I also suspect that adding multiple fields and providing ways to target a registration to one or other of the fields is a much bigger change to architecture than allowing HostEntity to have the idea of a scope that it considers for settings as well as its own settings.
- 🇺🇸United States john.oltman
With multiple fields, the fields take the place of the entity reference. So in your use case, there would be two registration fields, each getting their own registration settings entity:
1) Single room
2) OffsiteThere would also still be the "host" settings at the host entity level. Like now, settings are optional, so you could have unlimited offsite, max 10 single rooms, and max 15 at the host level.
Registration entities would get a new property named "field_id" or similar - that property exists now in a sense, but is inferred from the (only) field associated with the host, and thus is not formally defined or stored. With multiple fields allowed, that property would be defined and need to be stored. A registration would have to satisfy the constraints of the settings associated with its field, as well as the "host" settings. So if offsite reaches 15 then the event is full.
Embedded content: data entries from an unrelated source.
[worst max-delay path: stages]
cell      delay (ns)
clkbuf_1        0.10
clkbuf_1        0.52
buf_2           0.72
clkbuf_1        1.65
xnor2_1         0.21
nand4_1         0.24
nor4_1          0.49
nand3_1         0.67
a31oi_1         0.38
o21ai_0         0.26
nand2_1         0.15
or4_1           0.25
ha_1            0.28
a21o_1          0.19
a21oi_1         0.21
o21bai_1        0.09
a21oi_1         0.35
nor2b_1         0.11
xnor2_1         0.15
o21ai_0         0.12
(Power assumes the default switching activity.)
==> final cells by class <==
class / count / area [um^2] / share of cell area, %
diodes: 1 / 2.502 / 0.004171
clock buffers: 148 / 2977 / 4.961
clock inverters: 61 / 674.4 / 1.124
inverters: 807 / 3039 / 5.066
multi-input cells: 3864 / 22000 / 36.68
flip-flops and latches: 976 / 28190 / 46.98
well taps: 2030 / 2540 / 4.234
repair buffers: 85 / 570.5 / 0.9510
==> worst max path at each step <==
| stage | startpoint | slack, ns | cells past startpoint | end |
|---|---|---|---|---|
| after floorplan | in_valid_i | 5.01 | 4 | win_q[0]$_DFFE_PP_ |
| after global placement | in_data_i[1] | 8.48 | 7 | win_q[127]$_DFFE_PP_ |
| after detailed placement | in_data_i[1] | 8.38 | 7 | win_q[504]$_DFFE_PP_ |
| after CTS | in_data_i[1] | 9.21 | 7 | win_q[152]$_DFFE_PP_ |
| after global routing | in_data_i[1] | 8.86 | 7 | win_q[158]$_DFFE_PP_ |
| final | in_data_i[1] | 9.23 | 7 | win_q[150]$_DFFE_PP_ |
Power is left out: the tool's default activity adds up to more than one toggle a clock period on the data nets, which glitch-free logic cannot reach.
$ cat config.mk
export PLATFORM = sky130hd
export DESIGN_NAME = go_back_n_retransmit_scheduler
export DESIGN_NICKNAME = d
export VERILOG_FILES = /design/src/rtl/gbn_pkg.sv /design/src/rtl/gbn_ram.sv /design/src/rtl/go_back_n_retransmit_scheduler.sv
export SDC_FILE = /design/constraint.sdc
export NUM_CORES = 2
export LEC_CHECK = 0
export ABC_AREA = 1
export BUFFER_PORTS_ARGS = -buffer_cell sky130_fd_sc_hd__buf_2
export CORE_AREA = 2 2 347 349
export CTS_BUF_LIST = sky130_fd_sc_hd__clkbuf_4
export CTS_CLUSTER_SIZE = 10
export DETAILED_ROUTE_END_ITERATION = 8
export DIE_AREA = 0 0 349 351
export PLACE_DENSITY = 0.7
export SLEW_MARGIN = 20
export SYNTH_ARGS = -nofsm -noshare
export SYNTH_HDL_FRONTEND = slang
export SYNTH_SLANG_ARGS = --single-unit
$ cat constraint.sdc
create_clock -name clk -period 5.8 [get_ports clk]
set_clock_uncertainty 0.2 [all_clocks]
set_input_delay 0.58 -clock clk [delete_from_list [all_inputs] [get_ports clk]]
set_output_delay 0.58 -clock clk [all_outputs]
set_load 0.05 [all_outputs]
The site builder could choose between "register for multiple fields at once", which shows multiple fields and creates multiple registrations on submit, or "user has to select which field".
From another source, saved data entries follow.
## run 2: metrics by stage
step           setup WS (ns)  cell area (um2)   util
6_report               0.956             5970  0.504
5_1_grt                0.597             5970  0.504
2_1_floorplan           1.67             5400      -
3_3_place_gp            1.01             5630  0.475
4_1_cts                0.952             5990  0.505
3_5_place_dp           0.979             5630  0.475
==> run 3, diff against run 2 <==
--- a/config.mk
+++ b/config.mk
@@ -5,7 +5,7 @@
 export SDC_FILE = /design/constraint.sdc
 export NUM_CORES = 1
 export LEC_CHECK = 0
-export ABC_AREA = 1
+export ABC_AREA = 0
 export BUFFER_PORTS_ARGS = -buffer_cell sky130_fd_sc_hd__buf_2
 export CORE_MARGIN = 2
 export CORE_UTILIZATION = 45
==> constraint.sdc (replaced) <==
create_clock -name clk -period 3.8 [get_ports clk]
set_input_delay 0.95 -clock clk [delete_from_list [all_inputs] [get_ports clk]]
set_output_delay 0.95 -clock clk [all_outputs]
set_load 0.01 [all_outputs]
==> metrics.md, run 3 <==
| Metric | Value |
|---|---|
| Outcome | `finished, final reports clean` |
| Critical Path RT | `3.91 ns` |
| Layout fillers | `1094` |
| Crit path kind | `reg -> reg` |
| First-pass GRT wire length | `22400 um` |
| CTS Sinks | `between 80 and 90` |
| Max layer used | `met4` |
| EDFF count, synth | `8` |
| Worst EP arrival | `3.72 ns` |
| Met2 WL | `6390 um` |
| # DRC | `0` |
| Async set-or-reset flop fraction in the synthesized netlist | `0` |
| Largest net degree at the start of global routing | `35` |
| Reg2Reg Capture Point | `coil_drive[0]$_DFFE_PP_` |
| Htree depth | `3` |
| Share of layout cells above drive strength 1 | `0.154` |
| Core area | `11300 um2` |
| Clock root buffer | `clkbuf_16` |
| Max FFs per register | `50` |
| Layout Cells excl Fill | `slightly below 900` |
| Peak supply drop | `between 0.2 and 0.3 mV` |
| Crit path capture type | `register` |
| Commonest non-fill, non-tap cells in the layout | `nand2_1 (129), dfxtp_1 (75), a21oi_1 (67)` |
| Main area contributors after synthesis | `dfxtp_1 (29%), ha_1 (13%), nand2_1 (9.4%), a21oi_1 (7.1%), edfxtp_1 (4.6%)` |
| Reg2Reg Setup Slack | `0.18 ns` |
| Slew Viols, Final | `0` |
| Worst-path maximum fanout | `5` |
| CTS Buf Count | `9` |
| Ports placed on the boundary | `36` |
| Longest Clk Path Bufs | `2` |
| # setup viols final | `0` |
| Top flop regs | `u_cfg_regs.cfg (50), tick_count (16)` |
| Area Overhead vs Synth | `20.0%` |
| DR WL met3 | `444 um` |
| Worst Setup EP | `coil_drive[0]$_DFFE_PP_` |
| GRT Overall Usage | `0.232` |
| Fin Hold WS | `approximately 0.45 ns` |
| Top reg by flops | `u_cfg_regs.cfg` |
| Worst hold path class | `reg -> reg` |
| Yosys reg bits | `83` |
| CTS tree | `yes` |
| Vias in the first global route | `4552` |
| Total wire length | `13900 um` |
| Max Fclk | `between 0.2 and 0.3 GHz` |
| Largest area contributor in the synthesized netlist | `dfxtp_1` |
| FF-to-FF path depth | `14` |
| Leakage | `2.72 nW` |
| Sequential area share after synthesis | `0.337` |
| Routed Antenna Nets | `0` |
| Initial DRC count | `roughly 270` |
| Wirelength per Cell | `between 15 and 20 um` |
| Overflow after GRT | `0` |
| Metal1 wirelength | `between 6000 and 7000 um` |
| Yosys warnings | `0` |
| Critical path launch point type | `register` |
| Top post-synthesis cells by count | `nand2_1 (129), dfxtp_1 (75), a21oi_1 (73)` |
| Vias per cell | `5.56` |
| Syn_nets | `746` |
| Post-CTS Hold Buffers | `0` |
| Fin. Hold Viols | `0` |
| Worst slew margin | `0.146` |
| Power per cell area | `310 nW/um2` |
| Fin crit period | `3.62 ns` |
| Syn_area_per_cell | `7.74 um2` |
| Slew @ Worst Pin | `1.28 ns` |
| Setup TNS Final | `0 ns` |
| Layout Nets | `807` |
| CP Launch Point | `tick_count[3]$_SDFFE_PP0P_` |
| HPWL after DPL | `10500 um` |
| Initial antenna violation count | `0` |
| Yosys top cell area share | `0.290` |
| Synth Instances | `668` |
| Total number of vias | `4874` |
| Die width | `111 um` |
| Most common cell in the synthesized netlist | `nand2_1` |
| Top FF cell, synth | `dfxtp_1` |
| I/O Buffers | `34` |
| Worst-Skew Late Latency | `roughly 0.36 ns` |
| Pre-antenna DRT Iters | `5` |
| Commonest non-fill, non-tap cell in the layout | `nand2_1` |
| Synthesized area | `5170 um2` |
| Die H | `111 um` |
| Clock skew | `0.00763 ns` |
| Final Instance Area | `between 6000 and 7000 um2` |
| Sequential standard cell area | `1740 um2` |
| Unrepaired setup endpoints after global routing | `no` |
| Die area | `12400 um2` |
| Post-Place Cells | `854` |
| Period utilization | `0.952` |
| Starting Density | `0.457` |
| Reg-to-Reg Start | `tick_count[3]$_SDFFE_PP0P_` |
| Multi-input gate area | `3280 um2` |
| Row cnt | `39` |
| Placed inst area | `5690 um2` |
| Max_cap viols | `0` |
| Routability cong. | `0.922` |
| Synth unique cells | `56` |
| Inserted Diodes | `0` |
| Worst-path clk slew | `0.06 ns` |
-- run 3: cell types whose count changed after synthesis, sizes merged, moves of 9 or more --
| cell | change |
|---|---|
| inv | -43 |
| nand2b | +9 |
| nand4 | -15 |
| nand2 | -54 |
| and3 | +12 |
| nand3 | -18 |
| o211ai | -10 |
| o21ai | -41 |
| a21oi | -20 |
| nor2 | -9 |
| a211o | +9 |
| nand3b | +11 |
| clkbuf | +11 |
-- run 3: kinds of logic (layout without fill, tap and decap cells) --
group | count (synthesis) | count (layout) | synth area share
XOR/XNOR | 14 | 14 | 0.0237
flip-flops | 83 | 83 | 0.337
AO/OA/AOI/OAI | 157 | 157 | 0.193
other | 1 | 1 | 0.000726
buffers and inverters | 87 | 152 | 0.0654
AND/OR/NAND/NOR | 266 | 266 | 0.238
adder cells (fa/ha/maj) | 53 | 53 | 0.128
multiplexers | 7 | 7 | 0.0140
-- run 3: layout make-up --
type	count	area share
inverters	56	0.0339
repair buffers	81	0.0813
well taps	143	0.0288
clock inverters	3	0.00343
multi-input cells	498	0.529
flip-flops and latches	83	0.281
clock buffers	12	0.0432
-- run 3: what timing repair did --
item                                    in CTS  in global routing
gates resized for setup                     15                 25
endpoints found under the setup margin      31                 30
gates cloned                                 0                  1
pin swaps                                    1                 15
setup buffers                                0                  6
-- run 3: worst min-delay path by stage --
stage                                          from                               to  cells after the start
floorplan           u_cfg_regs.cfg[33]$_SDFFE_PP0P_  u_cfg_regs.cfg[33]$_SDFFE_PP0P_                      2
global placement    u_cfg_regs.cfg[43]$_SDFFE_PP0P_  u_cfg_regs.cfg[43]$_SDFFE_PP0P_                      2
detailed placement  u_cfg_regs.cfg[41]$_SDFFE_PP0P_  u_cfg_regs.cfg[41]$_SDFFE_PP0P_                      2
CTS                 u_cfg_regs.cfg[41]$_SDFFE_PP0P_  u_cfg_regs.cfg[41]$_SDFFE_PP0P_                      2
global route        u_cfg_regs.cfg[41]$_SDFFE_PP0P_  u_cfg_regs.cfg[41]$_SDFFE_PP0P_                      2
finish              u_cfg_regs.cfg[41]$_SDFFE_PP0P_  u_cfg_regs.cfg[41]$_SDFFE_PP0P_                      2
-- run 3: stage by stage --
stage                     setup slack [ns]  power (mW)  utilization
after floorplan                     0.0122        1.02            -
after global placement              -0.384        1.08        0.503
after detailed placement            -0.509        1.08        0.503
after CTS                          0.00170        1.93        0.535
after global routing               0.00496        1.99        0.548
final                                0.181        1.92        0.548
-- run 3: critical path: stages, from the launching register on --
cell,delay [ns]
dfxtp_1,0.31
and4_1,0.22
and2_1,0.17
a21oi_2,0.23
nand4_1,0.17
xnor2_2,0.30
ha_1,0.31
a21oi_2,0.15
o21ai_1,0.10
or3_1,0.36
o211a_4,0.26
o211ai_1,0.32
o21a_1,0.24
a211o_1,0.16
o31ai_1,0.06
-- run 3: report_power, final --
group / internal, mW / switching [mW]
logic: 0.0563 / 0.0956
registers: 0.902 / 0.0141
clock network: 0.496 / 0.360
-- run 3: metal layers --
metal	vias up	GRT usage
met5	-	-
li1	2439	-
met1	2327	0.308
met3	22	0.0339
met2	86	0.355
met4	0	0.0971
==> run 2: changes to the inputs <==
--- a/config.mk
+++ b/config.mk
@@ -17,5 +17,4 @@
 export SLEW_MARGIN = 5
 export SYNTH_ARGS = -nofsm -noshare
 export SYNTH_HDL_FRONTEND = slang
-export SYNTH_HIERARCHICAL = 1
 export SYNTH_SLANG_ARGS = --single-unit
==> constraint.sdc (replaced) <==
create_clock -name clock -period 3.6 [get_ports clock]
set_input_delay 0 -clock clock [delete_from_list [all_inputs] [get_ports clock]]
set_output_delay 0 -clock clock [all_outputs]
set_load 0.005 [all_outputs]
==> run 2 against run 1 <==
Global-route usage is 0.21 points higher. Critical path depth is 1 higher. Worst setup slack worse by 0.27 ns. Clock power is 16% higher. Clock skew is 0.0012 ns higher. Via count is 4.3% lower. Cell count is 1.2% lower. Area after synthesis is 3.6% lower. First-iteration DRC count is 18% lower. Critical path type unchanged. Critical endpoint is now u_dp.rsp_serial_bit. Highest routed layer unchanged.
Conceptually, this is much simpler than scopes, since it doesn't have to introduce the new concept of a scope. I am not saying it's better, but it does seem to be a closer reach. People have already asked for multiple fields in the issue queue, and the notion of multiple fields of the same type per entity is considered natural in Drupal. The only stretch conceptually is the parent/child settings, but you have that same need in scopes, so it's a wash. I'm pretty sure this would require a redo of some of the Registration entity, Host Entity and RegistrationManager public interfaces, not sure what scopes would mean. Not against scopes, but we do need to support multiple fields per host eventually, regardless of whether scopes happen.
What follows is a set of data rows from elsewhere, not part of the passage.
### src/sv/ussid_pkg.sv
// ============================================================================
// ussid_pkg: shared types and constants for the unique station/name table
// Holds the table geometry, the search key layout, the token that walks the
// cell chain and the result status codes.
// ============================================================================
package ussid_pkg;

    // Table geometry
    localparam int TABLE_DEPTH    = 64;
    localparam int IDX_W          = (TABLE_DEPTH > 1) ? $clog2(TABLE_DEPTH) : 1;
    localparam int CNT_W          = $clog2(TABLE_DEPTH + 1);

    // Item field widths
    localparam int ADDR_W         = 48;
    localparam int LEN_W          = 6;
    localparam int WORD_W         = 64;
    localparam int NAME_WORDS     = 4;
    localparam int NAME_W         = WORD_W * NAME_WORDS;
    localparam int MAX_NAME_BYTES = NAME_W / 8;

    // Result field widths
    localparam int STATUS_W       = 3;
    localparam int OUT_IDX_W      = 6;
    localparam int OUT_CNT_W      = 7;

    // Command codes carried in tuser
    localparam logic CMD_INSERT   = 1'b0;
    localparam logic CMD_CLEAR    = 1'b1;

    // Result status codes
    localparam logic [STATUS_W-1:0] STATUS_ADDED     = 3'd0;
    localparam logic [STATUS_W-1:0] STATUS_DUPLICATE = 3'd1;
    localparam logic [STATUS_W-1:0] STATUS_SKIPPED   = 3'd2;
    localparam logic [STATUS_W-1:0] STATUS_FULL      = 3'd3;
    localparam logic [STATUS_W-1:0] STATUS_CLEARED   = 3'd4;

    // Search key: name bytes beyond the length are already zero, byte 0 on top.
    typedef struct packed {
        logic [ADDR_W-1:0] addr;
        logic [LEN_W-1:0]  len;
        logic [NAME_W-1:0] name;
    } key_t;

    // Token handed from cell to cell during a search.
    typedef struct packed {
        logic             valid;
        logic             found;
        logic [IDX_W-1:0] index;
    } token_t;

endpackage

### src/sv/ussid_cell.sv
// ============================================================================
// ussid_cell: one table entry with its compare stage
// Stores one (address, length, name) entry and passes the search token on to
// the next cell, marking it with this cell's index on the first match.
// ============================================================================
module ussid_cell (
    input  logic                   aclk,
    input  logic                   aresetn,
    input  logic [ussid_pkg::IDX_W-1:0] cell_index,
    input  ussid_pkg::key_t        key,
    input  logic [ussid_pkg::CNT_W-1:0] count,
    input  logic                   wr_en,
    input  logic [ussid_pkg::IDX_W-1:0] wr_index,
    input  ussid_pkg::token_t      tok_in,
    output ussid_pkg::token_t      tok_out
);
    import ussid_pkg::*;

    key_t   entry_reg;
    token_t tok_reg;
    token_t tok_next;
    logic   occupied;
    logic   hit;

    // The entry counts only while it lies below the fill count.
    assign occupied = CNT_W'(cell_index) < count;
    assign hit      = occupied && (entry_reg == key);

    // Claim the token on the first matching entry in index order.
    always_comb begin
        tok_next = tok_in;
        if (tok_in.valid && !tok_in.found && hit) begin
            tok_next.found = 1'b1;
            tok_next.index = cell_index;
        end
    end

    // Token stage toward the next cell.
    always_ff @(posedge aclk) begin
        if (!aresetn) begin
            tok_reg <= '0;
        end else begin
            tok_reg <= tok_next;
        end
    end

    // Entry storage, written only when a new pair is appended here.
    always_ff @(posedge aclk) begin
        if (wr_en && (wr_index == cell_index)) begin
            entry_reg <= key;
        end
    end

    assign tok_out = tok_reg;

endmodule

### config.mk
export PLATFORM = sky130hd
export DESIGN_NAME = ussid_cell
export DESIGN_NICKNAME = d
export VERILOG_FILES = /design/src/sv/ussid_pkg.sv /design/src/sv/ussid_cell.sv
export SDC_FILE = /design/constraint.sdc
export NUM_CORES = 1
export LEC_CHECK = 0
export BUFFER_PORTS_ARGS = -buffer_cell sky130_fd_sc_hd__buf_2
export CORE_MARGIN = 3
export CORE_UTILIZATION = 48
export DETAILED_ROUTE_END_ITERATION = 8
export PLACE_DENSITY = 0.79
export SYNTH_ARGS = -nofsm -noshare
export SYNTH_HDL_FRONTEND = slang
export SYNTH_SLANG_ARGS = --single-unit
### constraint.sdc
create_clock -name aclk -period 31.4 [get_ports aclk]
set_input_delay 1.57 -clock aclk [delete_from_list [all_inputs] [get_ports aclk]]
set_output_delay 1.57 -clock aclk [all_outputs]
set_load 0.05 [all_outputs]
# Word-level counts from Yosys, hierarchy flattened
# Index checks and enable logic that the tools add are counted.
# classes
n_lt_le_gt_ge,1
eq_ne,2
mux,1
n_reduce_logical,5
# op_table
cell,count
310-bit equality test,1
6-bit by 7-bit < comparator with 1-bit output,1
7-bit two-way mux,1
6-bit equality test,1
1-bit logical AND,4
1-bit zero test,1
# totals
in_bits,340
out_inout_bits,8
register_bits,318
wordCells,15

# Logic depth before layout (Yosys ltp)
# depth
ltp_word,4
mapped_depth,10
depth_no_buf,9

# Least setup slack after synthesis
# OpenSTA, ideal clock, no wires.
# synth_path
path_kind,input port to flip-flop
start,in cell_index[5] (netlist name)
end,"reg entry_reg[0] (netlist name), enable pin"
setup_slack_ns,-1.402
required_time_ns,29.662
n_path_buf,0
setup_ns,1.738
cell_stages,2
arrival_time_ns,31.064
cell_sequence,xor2_1 -> nor4_1
# synth_via
elab_chain_len,2
# synth_rtl
element,line_no,source
from (decl),ussid_cell.sv:9,"input logic [ussid_pkg::IDX_W-1:0] cell_index,"
6-bit equality test,ussid_cell.sv:49,if (wr_en && (wr_index == cell_index)) begin
1-bit logical AND,ussid_cell.sv:49,
to (signal assigned),ussid_cell.sv:50,entry_reg <= key;
to (decl),ussid_cell.sv:19,key_t entry_reg;
# Every way passes these cells.
# A chain may end at the register's enable or synchronous reset.

# Worst setup path after layout
# layout_path
start,in cell_index[0] (netlist name)
end,"reg entry_reg[242] (netlist name), enable pin"
# The elaborated chain is that of the path after synthesis.

==> flow_metrics.py <==
metrics = {
    "worst_setup_path": {
        "crit_type": "primary input to register",
        "critical_path.startpoint": "cell_index[0]",
        "crit_arrival_ns": 4.66,
        "crit_top_cell": "buf_4",
        "max_stage_delay_ns": 1.01,
        "crit_chain": "buf_2 > xnor2_1 > nand4_1 > nor4_4 > buf_4 > buf_12 > buf_4",
        "cp-start-kind": "primary input",
        "endpoint_kind": "register",
        "r2r_start": "entry_reg[153]",
        "cp_slowest_cell": "buf_4",
        "worstPathRequired_ns": 31.52,
        "worstPathMaxFanout": 196,
    },
    "clocking": {
        "htree_levels": 2,
        "cts_buffers": 36,
        "clock_latency_ns": 0.52,
        "cts_hold_buf": 0,
        "postCtsResizedCells": 0,
        "clk_pin_slew_ns": 0.06,
        "cts_setup_buffers": 0,
        "cts_tree": "yes",
        "cts_sinks": 318,
        "cts-root-buf": "clkbuf_16",
        "clock_path_buffers": 3,
    },
    "final_layout": {
        "largest_reg_flops": 310,
        "layout_commonest_cell": "buf_2",
        "mostFrequentLayoutCells": "buf_2, edfxtp_1, xnor2_1",
        "fin_nets": 1673,
        "drive_gt1_share_pct": 30.4,
        "area.growth.synth_to_final_pct": 24.8,
        "finalNonFillerCells": 1743,
    },
    "yosys": {
        "synth_ff_type": "edfxtp_1",
        "synth_nets": 1288,
        "synthCells": 943,
        "synth_cell_types": 38,
        "yosysTopAreaCell": "edfxtp_1",
        "postSynth.asyncResetShare_pct": 0,
        "syn_area_per_cell_sq_um": 14.8,
        "synth_area_leaders": "edfxtp_1, xnor2_1, nor2b_1, nand2b_1, a2111o_1",
        "yosysTopAreaCellShare_pct": 66.8,
        "syn_area_sq_mm": 0.0139,
        "yosysSeqAreaShare_pct": 67.9,
        "yosys_warnings": 0,
        "synth-edff-count": 310,
        "synth-seq-cells": 318,
    },
    "pwr": {
        "ir_worst_vdd_mv": 0.0447,
        "powerDensity_mw_per_mm2": 55.3,
        "leakagePower_nw": 6.36,
        "power_mw": 0.962,
    },
    "detailed_routing": {
        "vias_per_cell": 5.33,
        "finalWirelength_microns": 36600,
        "drt-pass1-iter-count": 4,
        "wl_per_cell_microns": 21.0,
        "drcViolationCount": 0,
        "vias": 9298,
        "drt_iter0_drc": 750,
        "ant_nets": 0,
    },
    "sta": {
        "hold_viol": 0,
        "post-route-period-util_pct": 14.5,
        "holdWs_ns": 1.01,
        "fin_crit_ns": 4.54,
        "fin_skew_ns": 0.0213,
        "slew_headroom_pct": 19.0,
        "slew_violations": 0,
        "rsz0062_at_grt": "no",
        "worst_slew_pin_slew_ns": 1.21,
        "worst_slack_ns": 26.86,
        "fin_setup_tns_ns": 0,
        "timing.fmax_mhz": 220,
        "setup-violations-final": 0,
    },
    "die": {
        "initial_utilization_pct": 49.4,
        "die_area_sq_mm": 0.0311,
        "ios": 348,
        "row_count": 61,
        "die_x_microns": 176,
        "die_h_microns": 176,
        "coreArea_sq_mm": 0.0282,
    },
    "worst_hold_path": {
        "min_from": "entry_reg[20]",
        "min_path_type": "register to register",
    },
    "grt": {
        "track_usage_pct": 23.0,
        "overflow": 0,
        "grt_pass1_vias": 9491,
        "grt_pass1_wl_microns": 54300,
        "antenna_found_initial": 22,
        "grt_max_degree": 197,
    },
    "placed_design": {
        "placed_cells": 1668,
        "dpl.hpwl_microns": 28400,
        "place_ws_ns": 26.41,
        "port-buffer-count": 347,
        "globalplace.congestion": 0.851,
    },
    "run_status": {
        "outcome": "finished clean",
    },
    "job": {
        "cap_violations": 0,
    },
}
==> stage by stage <==
stage          utilization (%)  instance area [sq um]
2_1_floorplan                -                  13900
3_3_place_gp              57.3                  16200
3_5_place_dp              57.3                  16200
4_1_cts                   61.5                  17400
5_1_grt                   61.6                  17400
6_report                  61.6                  17400
==> cells in the mapped netlist, types with 6 or more instances <==
cell	number
edfxtp_1	310
xnor2_1	150
nor2b_1	88
inv_1	77
nand2b_1	61
nand4_1	51
nor4_1	33
xor2_1	31
a2111o_1	30
o2111ai_1	22
o22ai_1	21
a21oi_1	8
dfxtp_1	8
o31ai_1	6
==> layer usage <==
layer	share of wire [%]	routed length [microns]	global-route usage (%)	up-vias
met5	0.39	144	0	-
met4	2.4	891	6.45	24
met3	9.0	3290	6.84	80
met2	48	17500	37.4	354
met1	40	14800	30.2	4498
li1	-	-	-	4342
==> worst paths after layout <==
| check | endpoint | slack [ns] | cells after the start |
|---|---|---|---|
| setup / recovery | entry_reg[242] | 26.86 | 7 |
| setup reg to reg | tok_out[5] | 28.28 | 7 |
| hold / removal | tok_out[0] | 1.01 | 7 |
| hold reg to reg | tok_out[0] | 1.01 | 7 |
==> cell families (layout without fill, tap and decap cells) <==
kind of cell,count (synthesis),count (layout),share of synthesized area [%]
buffers and inverters,80,491,2.17
xor gates and xnor gates,181,181,11.4
DFF,318,318,67.9
adders and majority gates,5,5,0.449
and+or+nand+nor,258,258,11.9
other,0,11,0
AOI/OAI and AO/OA,101,101,6.22
==> worst max-delay path, delay by kind of cell <==
family        cells  cell delay [ns]
buf+inv           4             2.20
simple gates      2             0.33
xor+xnor          1             0.21
==> where the power goes <==
| group | leakage [nW] | switching [mW] | internal (mW) |
|---|---|---|---|
| Clock | 0.566 | 0.168 | 0.254 |
| Sequential | 2.86 | 0.00216 | 0.471 |
| Combinational | 2.94 | 0.0343 | 0.0328 |
==> area by class of cell <==
cell class	instances	area, sq um
antenna	11	27.5
clock buffer	43	970
clock inverter	21	216
fill	2222	10800
inverter	77	289
multi-input combinational	545	4190
sequential	318	9470
tap	378	473
timing repair buffer	350	1770
(Power assumes the default switching activity.)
I hope this helps, let me know if this is still unclear and I can add more flavor,.
- 🇬🇧United Kingdom jonathanshaw Stroud, UK
Thanks, that's very clear.
The only stretch conceptually is the parent/child settings, but you have that same need in scopes, so it's a wash.
I think that is perhaps the essence of scopes. So scopes seem unavoidable.
With scopes and entity reference editorial staff can handle idiosyncratic of individual events, whereas (even with scopes) multiple fields per host can only be decided by a sitebuilder in advance.
So scopes seems must-have either way, and relatively non-invasive (as only HostEntity has to know about them), whereas multiple fields touches on the data model and maybe other trickier things all over the place.
We can make it a design goal that scopes should support either scenario (without needing to commit to allowing multiple fields).
I'm happy to do a simple PoC for scopes.
- 🇺🇸United States john.oltman
Yes, a PoC would be great! And yes, ideally it would help support multiple fields, but only if that fits. I don't want multiple fields to get in the way. Maybe you should do it without any notion of multiple fields, so we can see how it plays out, and then we can decide next steps, since multiple fields could become obsolete with scopes in place.
Also, I hope RegistrationVariations won't be exposed to site builders as an independent reference field or anything like that. I have nightmares about "entity reference revisions" and Paragraphs, ha ha. The name tells me that won't be a problem, but just making sure.
- 🇬🇧United Kingdom jonathanshaw Stroud, UK
I pushed a PoC to ✨ Establish host variations as an architectural concept Active . It's just scopes alone, variations can be done seperately.